Während die Preise für KAS mehr oder weniger auf hohem Niveau verharren, haben die Notierungen für Harnstoff deutlich nachgegeben. Unter diesen Konstellationen ist in der kommenden Düngeperiode von einer vermehrten Stickstoffdüngung mit Harnstoff auszugehen.
Eine Düngung mit Harnstoff von Acker- und Grünland ist gleichermaßen möglich. Speziell auf Grünland besteht dabei mangels Einarbeitung ein höheres Risiko von Ammoniakverlusten, da im ersten Umwandlungsschritt gasförmiges und leichtflüchtiges Ammoniak sowie Kohlensäure aus dem Amidstickstoff des Harnstoffs gebildet werden. In der zweiten Phase wird Ammoniak (NH3) dann zu Ammonium (NH4) umgewandelt. Werden die Regeln für die Gülledüngung (bedecktes Wetter, kühle Temperaturen, Ausbringung kurz vor Regen) auch bei der Harnstoffausbringung beachtet, lassen sich die Stickstoffverluste entsprechend niedrig halten.
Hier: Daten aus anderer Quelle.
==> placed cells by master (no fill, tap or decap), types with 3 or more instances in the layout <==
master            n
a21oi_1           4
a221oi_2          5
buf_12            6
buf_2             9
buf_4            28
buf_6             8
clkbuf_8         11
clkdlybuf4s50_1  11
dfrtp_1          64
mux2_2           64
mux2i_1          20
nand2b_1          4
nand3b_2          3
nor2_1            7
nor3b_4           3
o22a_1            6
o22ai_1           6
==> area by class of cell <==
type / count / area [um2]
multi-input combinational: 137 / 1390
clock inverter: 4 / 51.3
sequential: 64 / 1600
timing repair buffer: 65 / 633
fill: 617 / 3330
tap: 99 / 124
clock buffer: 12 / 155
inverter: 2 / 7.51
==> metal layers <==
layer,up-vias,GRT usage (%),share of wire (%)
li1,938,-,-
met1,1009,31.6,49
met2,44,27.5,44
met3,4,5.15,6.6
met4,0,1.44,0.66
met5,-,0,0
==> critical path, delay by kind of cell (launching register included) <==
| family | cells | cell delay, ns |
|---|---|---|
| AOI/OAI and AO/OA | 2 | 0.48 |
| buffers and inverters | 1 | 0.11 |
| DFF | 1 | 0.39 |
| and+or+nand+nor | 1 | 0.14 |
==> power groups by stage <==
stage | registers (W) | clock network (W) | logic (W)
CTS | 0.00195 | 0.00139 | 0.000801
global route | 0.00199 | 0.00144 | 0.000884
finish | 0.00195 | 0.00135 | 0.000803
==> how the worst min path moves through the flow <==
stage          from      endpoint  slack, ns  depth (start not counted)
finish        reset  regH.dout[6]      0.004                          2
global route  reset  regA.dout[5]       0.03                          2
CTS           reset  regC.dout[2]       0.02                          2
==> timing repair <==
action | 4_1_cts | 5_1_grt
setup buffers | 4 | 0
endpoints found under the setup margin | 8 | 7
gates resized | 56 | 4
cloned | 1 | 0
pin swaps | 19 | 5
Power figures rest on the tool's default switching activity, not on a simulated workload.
[./run.sh]
#!/bin/bash
# OpenROAD 26Q1-2900-gdf79404cd8, Yosys 0.63+post, stock flow scripts
make -C /OpenROAD-flow-scripts/flow DESIGN_CONFIG=/design/flow/config.mk WORK_HOME=/design/flow/orfs finish
[./config.mk]
export PLATFORM = sky130hd
export DESIGN_NAME = cpu_comb
export DESIGN_NICKNAME = cpu_comb
export VERILOG_FILES = /design/flow/design.v
export SDC_FILE = /design/flow/constraint.sdc
export NUM_CORES = 4
export LEC_CHECK = 1
export CORE_UTILIZATION = 50
[./constraint.sdc]
current_design cpu_comb

set clk_period 6.3
set clk_io_pct 0.2

create_clock -name clk0 -period $clk_period

set non_clock_inputs [all_inputs -no_clocks]
set_input_delay [expr $clk_period * $clk_io_pct] -clock clk0 $non_clock_inputs
set_output_delay [expr $clk_period * $clk_io_pct] -clock clk0 [all_outputs]
<file path="flow/design.v">
`timescale 1ns / 1ps
module pwm_enhanced
#(
    parameter int R = 8
)
(
    input clk,
    input rst,
    input [31:0] dvsr,
    input [R:0] duty,
    output pwm_out
    );
logic [31:0] q_reg;
logic [31:0] q_next;
logic tick;
logic [R-1:0] d_reg;
logic [R-1:0] d_next;
logic [R:0] d_ext;
logic pwm_reg;
logic pwm_next;
always_ff @(posedge clk, posedge rst) begin
  if (rst) begin
     q_reg <= '0;
     d_reg <= '0;
     pwm_reg <= '0;
  end else begin
     q_reg <= q_next;
     d_reg <= d_next;
     pwm_reg <= pwm_next;
  end
end
assign q_next = (q_reg == dvsr) ? 0 : q_reg + 1;
assign tick = (q_reg == 0) ? 1'b1 : 1'b0;
assign d_next = (tick == 1'b1) ? d_reg + 1 : d_reg;
assign d_ext = {1'b0, d_reg};
assign pwm_next = (d_ext < duty) ? 1'b1 : 1'b0;
assign pwm_out = pwm_reg;
endmodule
module pwm_rgb 
# (
    parameter R = 8,
    parameter grad_thresh = 2_500_000, 
    parameter [31:0] dvsr = 4882  
)
(
    input logic clk,
    input logic rst,
    input logic [31:0] delay,
    output logic rainbow_out
);
typedef enum  { offset, rise, high, fall, low} state;
state currstate;
logic [R:0] duty;
logic [R:0] duty_reg;
logic gradient_pulse;
logic [31:0] counter;
logic [31:0] hold_counter;
logic [31:0] delay_counter;
localparam [31:0] grad_thresh_2x = 2*grad_thresh;
pwm_enhanced
#(
    .R(R)
)
pwm_enhanced_i
(
    .clk(clk),
    .rst(rst),
    .dvsr(dvsr),
    .duty(duty),
    .pwm_out(rainbow_out)
);
always_ff @( posedge clk, posedge rst) begin
    if (rst) begin
        duty_reg <= 0;
        currstate <= offset;
        counter <= 0;
        hold_counter <= 0;
        delay_counter <= 0;
    end
    else begin
        if(currstate == offset) begin
            if (counter < grad_thresh) begin
                counter <= counter + 1;
                gradient_pulse <= 0;
            end
            else begin
                counter <= 0;
                gradient_pulse <= 1;
            end
            if (gradient_pulse == 1) begin
                hold_counter <= hold_counter + 1;
            end
            if (hold_counter == 256) begin
                hold_counter <= 0;
                delay_counter <= delay_counter + 1;
            end
            if (delay_counter == delay) begin
                currstate <= rise;
                delay_counter <= 0;
                hold_counter <= 0;
                counter <= 0;
            end
        end
        else if (currstate == rise) begin
            if (counter < grad_thresh) begin
                counter <= counter + 1;
                gradient_pulse <= 0;
            end
            else begin
                counter <= 0;
                gradient_pulse <= 1;
            end
            if (gradient_pulse == 1) begin
                duty_reg <= duty_reg + 1;
            end
            if (duty_reg == (2**R)) begin
                currstate <= high;
                counter <= 0;
            end
        end
        else if (currstate == high) begin
            if (counter < grad_thresh_2x) begin
                counter <= counter + 1;
                gradient_pulse <= 0;
            end
            else begin
                counter <= 0;
                gradient_pulse <= 1;
            end
            if (gradient_pulse == 1) begin
                hold_counter <= hold_counter + 1;
            end
            if (hold_counter == (2**R)) begin
                currstate <= fall;
                hold_counter <= 0;
                counter <= 0;
            end
        end
        else if (currstate == fall) begin
            if (counter < grad_thresh) begin
                counter <= counter + 1;
                gradient_pulse <= 0;
            end
            else begin
                counter <= 0;
                gradient_pulse <= 1;
            end
            if (gradient_pulse == 1) begin
                duty_reg <= duty_reg - 1;
            end
            if (duty_reg == 0) begin
                currstate <= low;
                counter <= 0;
            end
        end
        else if (currstate == low) begin
            if (counter < grad_thresh_2x) begin
                counter <= counter + 1;
                gradient_pulse <= 0;
            end
            else begin
                counter <= 0;
                gradient_pulse <= 1;
            end
            if (gradient_pulse == 1) begin
                hold_counter <= hold_counter + 1;
            end
            if (hold_counter == 256) begin
                currstate <= rise;
                hold_counter <= 0;
                counter <= 0;
            end
        end
        else begin
            currstate <= offset; 
        end
    end
end
assign duty = duty_reg;
endmodule
module rainbow_pwm 
#(
    parameter R = 8,
    parameter grad_thresh = 1_000_000,
    parameter [31:0] dvsr = 488
)
(
    input logic clk,
    input logic rst,
    output logic pwm_r_out,
    output logic pwm_g_out,
    output logic pwm_b_out
);
pwm_rgb
#(
    .R(R),
    .grad_thresh(grad_thresh),
    .dvsr(dvsr)
)
red
(
    .clk(clk),
    .rst(rst),
    .delay(4),
    .rainbow_out(pwm_r_out)
);
pwm_rgb
#(
    .R(R),
    .grad_thresh(grad_thresh),
    .dvsr(dvsr)
)
green
(
    .clk(clk),
    .rst(rst),
    .delay(0),
    .rainbow_out(pwm_g_out)
);
pwm_rgb
#(
    .R(R),
    .grad_thresh(grad_thresh),
    .dvsr(dvsr)
)
blue
(
    .clk(clk),
    .rst(rst),
    .delay(2),
    .rainbow_out(pwm_b_out)
);
endmodule
</file>
<file path="flow/config.mk">
export PLATFORM = sky130hd
export DESIGN_NAME = rainbow_pwm
export DESIGN_NICKNAME = rainbow_pwm
export VERILOG_FILES = /design/flow/design.v
export SDC_FILE = /design/flow/constraint.sdc
export NUM_CORES = 4
export LEC_CHECK = 1
export CORE_UTILIZATION = 30
</file>
<file path="flow/run.sh">
#!/bin/bash
# OpenROAD 26Q1-2900-gdf79404cd8, Yosys 0.63+post, stock flow scripts
make -C /OpenROAD-flow-scripts/flow DESIGN_CONFIG=/design/flow/config.mk WORK_HOME=/design/flow/orfs finish
</file>
<file path="flow/constraint.sdc">
current_design rainbow_pwm

set clk_period 4.6
set clk_io_pct 0.2

create_clock -name clk0 -period $clk_period [get_ports {clk}]

set non_clock_inputs [all_inputs -no_clocks]
set_input_delay [expr $clk_period * $clk_io_pct] -clock clk0 $non_clock_inputs
set_output_delay [expr $clk_period * $clk_io_pct] -clock clk0 [all_outputs]
</file>
==> out/results.tsv <==
metric	value	unit
run status	finished, final reports clean	
wire length of the first global-routing pass	75.3	mm
DR pass1 iterations	5	
gp weighted congestion	0.820	
Worst Path Arrival	3.52	ns
I/O Buffers	4	
Die Span X	280	um
fraction of layout cells with a size suffix above 1	5.39	%
remaining global-route overflow	0	
cell area after layout	26200	um2
DR vias	16200	
biggest area consumer among synthesized cells	sky130_fd_sc_hd__dfrtp_1	
critical path type	reg2reg	
final-report max-slew violation count	0	
RR Endpoint	green.counter[22]	
count of flip-flops with a built-in enable after synthesis	3	
Top-area cell share	48.6	%
CTS root buf	sky130_fd_sc_hd__clkbuf_16	
class of the most critical hold timing path	reg2reg	
Crit Reg-Reg Startpoint	green.hold_counter[0]	
Clock Tree Buf Depth	3	
Worst-Margin Slew	1.01	ns
yosys warns	2	
source-to-sink clock delay at the later pin of the worst-skew pair	0.58	ns
Layout Skew	0.0182	ns
# Cells Yosys	2383	
total of hold buffers inserted after clock tree synthesis	0	
cycle use final	66.6	%
startpoint type of the worst setup path	register	
total routed wirelength	42.5	mm
setup repair bufs after CTS	0	
Total Neg Setup Slack	0	ns
RSZ-0062 raised after global routing	false	
async set or reset register ratio after synthesis	99.3	%
most area-consuming cells after synthesis	sky130_fd_sc_hd__dfrtp_1 (49%), sky130_fd_sc_hd__xnor2_1 (7.7%), sky130_fd_sc_hd__xor2_1 (6.5%)	
H-tree depth	2	
summed instance area of the synthesized netlist	23200	um2
DR WL/cell	12.2	um
Layout Utilization	34.4	%
total number of placement rows	101	
drt initial violations	885	
die height	280	um
power density normalized to cell area	314	nW/um2
endpoint with the worst hold slack	green.pwm_enhanced_i.q_reg[31]	
data required time at the worst endpoint	5.06	ns
maximum fanout encountered on the critical timing path	17	
antenna diode count	0	
logic depth of the worst register-to-register path	11	
Leak Pwr	0.0117	uW
area inside the core boundary	76200	um2
number of logged tool warnings	39	
floorplan core density	30.4	%
DRC violation count after routing	0	
total CTS buffers	50	
element type at the critical path end	register	
Setup-failing EPs final	0	
most used flip-flop cell	sky130_fd_sc_hd__dfrtp_1	
detail-routed via count per cell	4.67	
Yosys Chip Area	23200	um2
Cells on Worst Hold Path	1	
vias in the first global route	15600	
synthesis-to-finish area growth	13.1	%
Hold Startpoint	green.pwm_enhanced_i.q_reg[31]	
IR drop worst, VDD	203	uV
antenna violations before repair	0	
largest net degree at the start of global routing	129	
number of instances in the synthesized netlist	2383	
post-layout minimum cycle time	3.06	ns
max-cap violations	0	
Total GRT Usage	11.5	%
Distinct cells, synth	68	
mean area per synthesized cell	9.73	um2
I/O pin count	5	
CTS sink cnt	456	
maximum clock frequency	0.327	GHz
chip area	78400	um2
clock transition at the registers of the reported paths	0.06	ns
cells resized by post-CTS repair	0	
number of nets still failing antenna checks after routing	0	
FF+latch count, synth	456	
number of filler instances in the final layout	7549	
headroom to the max-slew limit	32.4	%
hold violation total from the final report	0	
HPWL after detailed placement	27.4	mm
placement-stage cell area	24500	um2
worst reg-to-reg setup slack	1.54	ns
share of the yosys chip area belonging to registers	49.3	%
TritonCTS clock tree	done	
-- worst max path at each step --
stage                 cells past startpoint                end                    from  slack [ns]
after CTS                                11  green.counter[19]   green.hold_counter[0]        1.47
after global routing                     10  green.counter[18]  green.delay_counter[0]        1.21
final                                    11  green.counter[22]   green.hold_counter[0]        1.54
-- synth_stat cells, drive strengths merged, types with 3 or more instances --
cell	instances
dfrtp	450
nor2	325
nand2	208
xnor2	204
xor2	172
nand3	147
nand4	98
inv	97
and3	82
nor4	72
o21ai	69
ha	66
nor3	63
a21oi	49
clkbuf	34
or3	25
and4	22
a21o	20
buf	16
nor4b	13
and2	11
nor2b	11
or4	11
nand2b	9
o31ai	9
or2	9
mux2	8
mux2i	7
o211ai	6
o22ai	6
a22o	5
o21a	5
a31o	4
nand3b	4
o31a	4
a211oi	3
a32o	3
dfstp	3
edfxtp	3
fa	3
o21bai	3
o41ai	3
Da diese Verlust mindernden Bedingungen im Allgemeinen am ehesten im Frühjahr gegeben sind, sollte Harnstoff schwerpunktmäßig zum ersten Schnitt ausgebracht werden. Die Ausbringung mit dem „normalen“ Düngerstreuer kann sich dabei im Vergleich zu Kalkammonsalpeter durch die feinere Körnung und das geringere spezifische Gewicht des Harnstoffs eventuell schwieriger gestalten. Alternativ oder auch zur Umgehung dieser möglichen Schwierigkeiten kann Harnstoff auch aufgelöst in einer Konzentration von maximal 1% über die Gülle verteilt werden. Bei insgesamt 80-100 kg N/ ha zum ersten Schnitt und ausgehend von 2 kg direkt pflanzenverfügbarem Ammonium-N je Kubikmeter Gülle könnte eine 20 m3 /ha–Gabe dann noch mit 90 bis 130 kg Harnstoff angereichert werden.